WHAT YOU NEED TO DO -
Below is a listing. Copy each line of it that holds the word "shoh".

RECORDS FOR PROCESSING -
Segment Open

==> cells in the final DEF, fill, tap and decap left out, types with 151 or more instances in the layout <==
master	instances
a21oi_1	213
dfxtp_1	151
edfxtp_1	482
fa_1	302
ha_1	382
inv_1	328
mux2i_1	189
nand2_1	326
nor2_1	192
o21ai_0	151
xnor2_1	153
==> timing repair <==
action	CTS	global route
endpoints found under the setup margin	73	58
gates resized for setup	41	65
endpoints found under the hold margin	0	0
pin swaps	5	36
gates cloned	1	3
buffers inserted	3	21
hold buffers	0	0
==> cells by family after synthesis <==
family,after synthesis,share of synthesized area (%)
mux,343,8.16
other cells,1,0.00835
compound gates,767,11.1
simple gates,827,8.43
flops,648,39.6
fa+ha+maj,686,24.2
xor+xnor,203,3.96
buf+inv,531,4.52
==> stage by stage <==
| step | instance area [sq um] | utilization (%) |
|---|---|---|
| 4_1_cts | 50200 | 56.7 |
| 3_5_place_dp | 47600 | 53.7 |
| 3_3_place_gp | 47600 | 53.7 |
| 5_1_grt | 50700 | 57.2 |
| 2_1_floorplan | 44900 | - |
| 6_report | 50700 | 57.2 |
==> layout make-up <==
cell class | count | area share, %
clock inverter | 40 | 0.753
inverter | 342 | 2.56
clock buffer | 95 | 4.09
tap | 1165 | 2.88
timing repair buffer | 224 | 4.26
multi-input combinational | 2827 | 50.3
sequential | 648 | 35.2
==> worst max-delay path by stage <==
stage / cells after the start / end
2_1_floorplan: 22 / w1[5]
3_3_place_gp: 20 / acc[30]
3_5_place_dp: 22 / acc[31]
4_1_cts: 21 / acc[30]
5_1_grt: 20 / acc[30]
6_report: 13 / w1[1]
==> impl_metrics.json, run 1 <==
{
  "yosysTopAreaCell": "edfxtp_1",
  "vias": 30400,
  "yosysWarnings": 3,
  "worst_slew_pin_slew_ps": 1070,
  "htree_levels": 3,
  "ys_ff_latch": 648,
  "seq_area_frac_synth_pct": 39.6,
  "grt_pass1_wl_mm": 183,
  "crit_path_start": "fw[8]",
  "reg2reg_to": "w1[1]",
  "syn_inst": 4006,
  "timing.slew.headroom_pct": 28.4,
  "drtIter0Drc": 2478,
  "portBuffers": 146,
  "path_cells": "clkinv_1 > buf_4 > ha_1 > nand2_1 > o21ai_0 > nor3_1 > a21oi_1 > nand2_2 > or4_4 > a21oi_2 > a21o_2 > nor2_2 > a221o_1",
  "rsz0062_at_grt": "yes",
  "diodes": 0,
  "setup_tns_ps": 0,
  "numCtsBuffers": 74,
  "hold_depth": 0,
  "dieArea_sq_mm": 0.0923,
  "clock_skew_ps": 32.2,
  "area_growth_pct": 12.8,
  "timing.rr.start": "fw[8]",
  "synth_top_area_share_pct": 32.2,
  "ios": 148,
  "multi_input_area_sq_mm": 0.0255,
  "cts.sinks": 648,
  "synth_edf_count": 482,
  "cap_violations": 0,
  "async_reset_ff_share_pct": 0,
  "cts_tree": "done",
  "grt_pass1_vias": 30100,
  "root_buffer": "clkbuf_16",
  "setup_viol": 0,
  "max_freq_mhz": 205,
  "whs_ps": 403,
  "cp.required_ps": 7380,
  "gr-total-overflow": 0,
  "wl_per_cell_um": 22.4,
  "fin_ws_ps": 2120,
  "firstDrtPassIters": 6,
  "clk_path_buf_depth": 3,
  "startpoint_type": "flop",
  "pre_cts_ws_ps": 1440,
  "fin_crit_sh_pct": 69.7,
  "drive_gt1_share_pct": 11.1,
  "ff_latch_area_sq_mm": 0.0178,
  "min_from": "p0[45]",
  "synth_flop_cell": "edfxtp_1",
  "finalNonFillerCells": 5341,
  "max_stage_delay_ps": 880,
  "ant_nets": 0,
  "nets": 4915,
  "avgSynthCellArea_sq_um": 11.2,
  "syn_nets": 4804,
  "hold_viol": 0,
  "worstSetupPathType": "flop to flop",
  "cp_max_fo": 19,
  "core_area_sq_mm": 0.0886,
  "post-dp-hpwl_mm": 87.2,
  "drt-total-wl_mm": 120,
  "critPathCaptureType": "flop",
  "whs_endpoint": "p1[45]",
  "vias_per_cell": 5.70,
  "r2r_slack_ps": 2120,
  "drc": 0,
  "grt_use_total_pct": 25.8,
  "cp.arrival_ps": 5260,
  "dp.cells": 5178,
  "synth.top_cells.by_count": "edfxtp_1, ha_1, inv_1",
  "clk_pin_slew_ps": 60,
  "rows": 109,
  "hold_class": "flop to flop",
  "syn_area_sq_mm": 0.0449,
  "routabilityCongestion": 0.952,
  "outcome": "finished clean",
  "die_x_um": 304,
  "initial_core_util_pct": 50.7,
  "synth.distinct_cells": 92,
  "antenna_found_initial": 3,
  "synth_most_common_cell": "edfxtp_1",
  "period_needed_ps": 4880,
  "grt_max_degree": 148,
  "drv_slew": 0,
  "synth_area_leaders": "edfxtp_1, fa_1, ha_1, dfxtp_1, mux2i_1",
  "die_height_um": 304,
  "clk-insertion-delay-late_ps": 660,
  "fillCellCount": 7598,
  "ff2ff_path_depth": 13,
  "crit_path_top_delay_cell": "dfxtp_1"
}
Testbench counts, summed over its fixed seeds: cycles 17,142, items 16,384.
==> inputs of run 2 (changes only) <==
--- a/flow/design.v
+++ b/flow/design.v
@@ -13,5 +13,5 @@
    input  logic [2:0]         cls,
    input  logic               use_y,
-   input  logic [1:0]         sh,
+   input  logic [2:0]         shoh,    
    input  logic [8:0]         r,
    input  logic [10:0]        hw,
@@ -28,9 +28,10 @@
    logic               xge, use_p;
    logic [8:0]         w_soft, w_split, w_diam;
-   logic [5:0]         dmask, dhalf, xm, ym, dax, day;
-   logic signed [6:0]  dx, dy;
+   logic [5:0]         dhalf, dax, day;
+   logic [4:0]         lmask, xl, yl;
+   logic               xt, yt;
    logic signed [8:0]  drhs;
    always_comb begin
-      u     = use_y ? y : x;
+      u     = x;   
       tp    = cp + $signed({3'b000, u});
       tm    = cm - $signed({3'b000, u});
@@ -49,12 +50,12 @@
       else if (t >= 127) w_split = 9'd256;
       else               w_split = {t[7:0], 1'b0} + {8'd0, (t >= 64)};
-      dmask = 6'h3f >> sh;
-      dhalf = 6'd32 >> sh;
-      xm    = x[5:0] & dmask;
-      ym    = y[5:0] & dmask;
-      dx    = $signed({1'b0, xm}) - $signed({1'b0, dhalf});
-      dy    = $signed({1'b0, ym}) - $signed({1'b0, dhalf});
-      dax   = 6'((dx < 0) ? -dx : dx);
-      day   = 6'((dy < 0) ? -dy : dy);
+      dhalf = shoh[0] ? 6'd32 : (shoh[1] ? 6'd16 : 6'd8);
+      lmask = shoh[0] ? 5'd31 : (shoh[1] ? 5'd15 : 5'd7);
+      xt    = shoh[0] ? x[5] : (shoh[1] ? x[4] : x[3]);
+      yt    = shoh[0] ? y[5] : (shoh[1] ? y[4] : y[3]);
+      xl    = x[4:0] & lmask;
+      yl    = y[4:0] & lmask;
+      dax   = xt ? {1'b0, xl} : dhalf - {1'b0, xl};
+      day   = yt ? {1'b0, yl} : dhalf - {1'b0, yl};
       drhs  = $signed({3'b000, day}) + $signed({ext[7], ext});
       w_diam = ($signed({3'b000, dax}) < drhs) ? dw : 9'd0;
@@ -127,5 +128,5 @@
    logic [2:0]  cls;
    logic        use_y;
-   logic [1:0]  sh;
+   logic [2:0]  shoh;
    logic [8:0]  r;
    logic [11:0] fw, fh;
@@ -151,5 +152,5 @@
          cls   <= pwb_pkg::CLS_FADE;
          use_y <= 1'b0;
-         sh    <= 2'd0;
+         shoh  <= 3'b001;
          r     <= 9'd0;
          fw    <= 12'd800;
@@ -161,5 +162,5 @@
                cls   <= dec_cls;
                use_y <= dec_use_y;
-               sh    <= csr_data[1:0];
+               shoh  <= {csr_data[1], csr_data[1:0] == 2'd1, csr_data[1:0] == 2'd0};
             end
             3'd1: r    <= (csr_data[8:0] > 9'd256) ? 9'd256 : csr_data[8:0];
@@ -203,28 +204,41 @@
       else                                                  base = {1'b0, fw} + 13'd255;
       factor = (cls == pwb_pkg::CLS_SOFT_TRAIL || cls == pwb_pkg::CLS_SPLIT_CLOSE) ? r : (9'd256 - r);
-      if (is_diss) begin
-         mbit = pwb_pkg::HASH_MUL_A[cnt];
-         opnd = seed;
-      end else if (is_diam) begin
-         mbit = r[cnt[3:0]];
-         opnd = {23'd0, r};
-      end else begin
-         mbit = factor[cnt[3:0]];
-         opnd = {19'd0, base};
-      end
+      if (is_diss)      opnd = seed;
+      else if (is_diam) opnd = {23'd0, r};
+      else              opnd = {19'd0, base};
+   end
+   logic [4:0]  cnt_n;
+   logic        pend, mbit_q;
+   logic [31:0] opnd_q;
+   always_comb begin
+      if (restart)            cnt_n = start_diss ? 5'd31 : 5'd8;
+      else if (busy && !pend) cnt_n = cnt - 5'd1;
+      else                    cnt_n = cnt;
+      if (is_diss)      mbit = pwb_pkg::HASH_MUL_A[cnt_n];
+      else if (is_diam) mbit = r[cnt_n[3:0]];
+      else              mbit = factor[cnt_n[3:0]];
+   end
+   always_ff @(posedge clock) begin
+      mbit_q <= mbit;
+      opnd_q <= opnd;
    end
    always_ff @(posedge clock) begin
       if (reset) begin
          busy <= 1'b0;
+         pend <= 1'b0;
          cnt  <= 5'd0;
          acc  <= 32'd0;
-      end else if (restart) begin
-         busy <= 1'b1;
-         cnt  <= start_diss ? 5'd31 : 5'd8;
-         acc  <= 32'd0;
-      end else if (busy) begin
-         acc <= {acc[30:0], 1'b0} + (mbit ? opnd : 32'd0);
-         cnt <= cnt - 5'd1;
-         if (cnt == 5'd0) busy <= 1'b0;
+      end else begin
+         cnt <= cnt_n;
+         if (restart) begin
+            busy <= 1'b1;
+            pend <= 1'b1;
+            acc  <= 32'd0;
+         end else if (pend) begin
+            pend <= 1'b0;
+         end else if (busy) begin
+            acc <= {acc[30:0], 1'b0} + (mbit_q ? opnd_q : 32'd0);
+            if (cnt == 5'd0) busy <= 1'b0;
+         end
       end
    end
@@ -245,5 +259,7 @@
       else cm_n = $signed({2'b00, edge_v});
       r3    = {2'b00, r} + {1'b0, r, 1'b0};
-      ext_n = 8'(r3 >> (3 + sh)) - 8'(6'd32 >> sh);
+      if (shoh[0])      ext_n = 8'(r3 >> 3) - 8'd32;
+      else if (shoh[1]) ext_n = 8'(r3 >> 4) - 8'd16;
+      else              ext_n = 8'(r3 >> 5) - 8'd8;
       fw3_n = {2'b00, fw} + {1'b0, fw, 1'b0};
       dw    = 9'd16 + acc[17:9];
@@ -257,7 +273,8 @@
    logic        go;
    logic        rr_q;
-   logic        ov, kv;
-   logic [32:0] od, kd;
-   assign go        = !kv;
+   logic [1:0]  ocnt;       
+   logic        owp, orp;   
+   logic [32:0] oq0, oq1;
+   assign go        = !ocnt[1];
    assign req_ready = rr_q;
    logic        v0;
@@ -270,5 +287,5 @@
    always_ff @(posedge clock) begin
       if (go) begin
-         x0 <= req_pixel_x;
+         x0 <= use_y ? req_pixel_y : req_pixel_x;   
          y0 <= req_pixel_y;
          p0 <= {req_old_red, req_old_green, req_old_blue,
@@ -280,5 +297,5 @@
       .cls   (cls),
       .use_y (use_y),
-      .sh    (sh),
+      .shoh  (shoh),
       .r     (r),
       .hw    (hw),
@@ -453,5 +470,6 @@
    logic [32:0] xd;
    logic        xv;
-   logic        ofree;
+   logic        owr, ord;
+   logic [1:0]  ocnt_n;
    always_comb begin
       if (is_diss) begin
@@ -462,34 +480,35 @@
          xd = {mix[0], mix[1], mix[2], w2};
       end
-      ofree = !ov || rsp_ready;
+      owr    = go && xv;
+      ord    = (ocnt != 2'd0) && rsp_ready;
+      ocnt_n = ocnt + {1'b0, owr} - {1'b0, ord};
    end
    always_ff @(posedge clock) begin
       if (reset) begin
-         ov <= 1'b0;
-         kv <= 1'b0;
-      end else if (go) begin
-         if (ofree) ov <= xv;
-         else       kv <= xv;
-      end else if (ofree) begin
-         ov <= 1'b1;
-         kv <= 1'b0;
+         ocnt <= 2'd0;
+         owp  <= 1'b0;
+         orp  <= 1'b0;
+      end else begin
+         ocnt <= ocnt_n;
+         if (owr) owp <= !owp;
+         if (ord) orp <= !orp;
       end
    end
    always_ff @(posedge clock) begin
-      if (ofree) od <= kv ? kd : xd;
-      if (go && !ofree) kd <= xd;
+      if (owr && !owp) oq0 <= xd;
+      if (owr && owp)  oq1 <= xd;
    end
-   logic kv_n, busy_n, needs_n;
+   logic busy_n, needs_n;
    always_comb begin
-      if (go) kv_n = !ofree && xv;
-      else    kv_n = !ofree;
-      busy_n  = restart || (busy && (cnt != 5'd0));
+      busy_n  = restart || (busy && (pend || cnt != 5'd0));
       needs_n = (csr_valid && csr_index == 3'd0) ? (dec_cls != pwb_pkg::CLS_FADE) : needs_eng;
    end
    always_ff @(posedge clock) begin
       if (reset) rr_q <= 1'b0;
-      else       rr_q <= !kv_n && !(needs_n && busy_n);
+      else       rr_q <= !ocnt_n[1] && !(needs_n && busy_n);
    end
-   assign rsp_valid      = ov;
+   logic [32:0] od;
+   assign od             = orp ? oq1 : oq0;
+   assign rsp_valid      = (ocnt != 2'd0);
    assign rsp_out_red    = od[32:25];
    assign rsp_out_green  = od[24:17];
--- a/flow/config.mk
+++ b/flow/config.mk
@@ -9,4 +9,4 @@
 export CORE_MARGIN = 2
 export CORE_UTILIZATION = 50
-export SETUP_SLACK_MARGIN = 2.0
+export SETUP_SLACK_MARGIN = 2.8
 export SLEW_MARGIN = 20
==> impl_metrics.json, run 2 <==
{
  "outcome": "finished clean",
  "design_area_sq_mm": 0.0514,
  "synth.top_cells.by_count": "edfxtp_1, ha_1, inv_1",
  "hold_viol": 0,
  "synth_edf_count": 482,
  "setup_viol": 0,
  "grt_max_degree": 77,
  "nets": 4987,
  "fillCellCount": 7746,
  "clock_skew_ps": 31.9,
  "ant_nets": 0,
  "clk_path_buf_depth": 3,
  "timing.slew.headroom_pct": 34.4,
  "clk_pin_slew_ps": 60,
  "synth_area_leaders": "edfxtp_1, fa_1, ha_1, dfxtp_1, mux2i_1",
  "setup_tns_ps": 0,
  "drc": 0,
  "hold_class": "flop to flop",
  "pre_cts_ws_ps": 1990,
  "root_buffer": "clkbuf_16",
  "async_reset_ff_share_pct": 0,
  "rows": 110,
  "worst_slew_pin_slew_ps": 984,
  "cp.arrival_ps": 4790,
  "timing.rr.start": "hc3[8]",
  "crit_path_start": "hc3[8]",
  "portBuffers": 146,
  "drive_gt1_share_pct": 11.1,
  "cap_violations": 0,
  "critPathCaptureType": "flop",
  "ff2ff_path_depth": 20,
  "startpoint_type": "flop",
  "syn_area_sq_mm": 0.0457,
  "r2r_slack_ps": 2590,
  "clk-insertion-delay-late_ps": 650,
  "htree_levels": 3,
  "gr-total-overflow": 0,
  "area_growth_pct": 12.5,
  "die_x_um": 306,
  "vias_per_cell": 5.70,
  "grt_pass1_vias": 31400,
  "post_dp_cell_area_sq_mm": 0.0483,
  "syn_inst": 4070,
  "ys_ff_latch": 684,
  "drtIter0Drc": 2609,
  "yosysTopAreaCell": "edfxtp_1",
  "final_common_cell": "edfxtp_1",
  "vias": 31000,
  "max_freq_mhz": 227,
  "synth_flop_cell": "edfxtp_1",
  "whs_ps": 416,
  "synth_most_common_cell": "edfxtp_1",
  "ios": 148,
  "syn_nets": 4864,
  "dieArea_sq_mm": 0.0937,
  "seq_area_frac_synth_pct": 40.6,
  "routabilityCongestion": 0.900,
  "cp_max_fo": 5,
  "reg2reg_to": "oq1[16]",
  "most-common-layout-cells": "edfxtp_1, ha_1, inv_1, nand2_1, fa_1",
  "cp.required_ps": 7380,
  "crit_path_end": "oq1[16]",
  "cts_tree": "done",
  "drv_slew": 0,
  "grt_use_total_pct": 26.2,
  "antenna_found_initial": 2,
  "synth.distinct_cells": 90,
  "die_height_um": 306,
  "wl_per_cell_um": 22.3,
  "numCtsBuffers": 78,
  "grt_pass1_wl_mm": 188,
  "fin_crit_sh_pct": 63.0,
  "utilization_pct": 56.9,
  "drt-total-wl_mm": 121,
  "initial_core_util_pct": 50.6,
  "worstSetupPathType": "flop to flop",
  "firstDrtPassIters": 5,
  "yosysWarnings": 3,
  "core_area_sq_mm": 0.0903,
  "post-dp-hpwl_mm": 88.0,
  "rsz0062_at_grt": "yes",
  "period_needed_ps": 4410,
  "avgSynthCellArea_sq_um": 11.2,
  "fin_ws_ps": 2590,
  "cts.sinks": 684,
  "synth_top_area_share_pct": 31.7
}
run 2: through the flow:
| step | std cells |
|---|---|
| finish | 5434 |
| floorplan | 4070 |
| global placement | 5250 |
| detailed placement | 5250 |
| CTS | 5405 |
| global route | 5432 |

Segment Closed

YOUR SOLUTION -
+   input  logic [2:0]         shoh,    
+      dhalf = shoh[0] ? 6'd32 : (shoh[1] ? 6'd16 : 6'd8);
+      lmask = shoh[0] ? 5'd31 : (shoh[1] ? 5'd15 : 5'd7);
+      xt    = shoh[0] ? x[5] : (shoh[1] ? x[4] : x[3]);
+      yt    = shoh[0] ? y[5] : (shoh[1] ? y[4] : y[3]);
+   logic [2:0]  shoh;
+         shoh  <= 3'b001;
+               shoh  <= {csr_data[1], csr_data[1:0] == 2'd1, csr_data[1:0] == 2'd0};
+      if (shoh[0])      ext_n = 8'(r3 >> 3) - 8'd32;
+      else if (shoh[1]) ext_n = 8'(r3 >> 4) - 8'd16;
+      .shoh  (shoh),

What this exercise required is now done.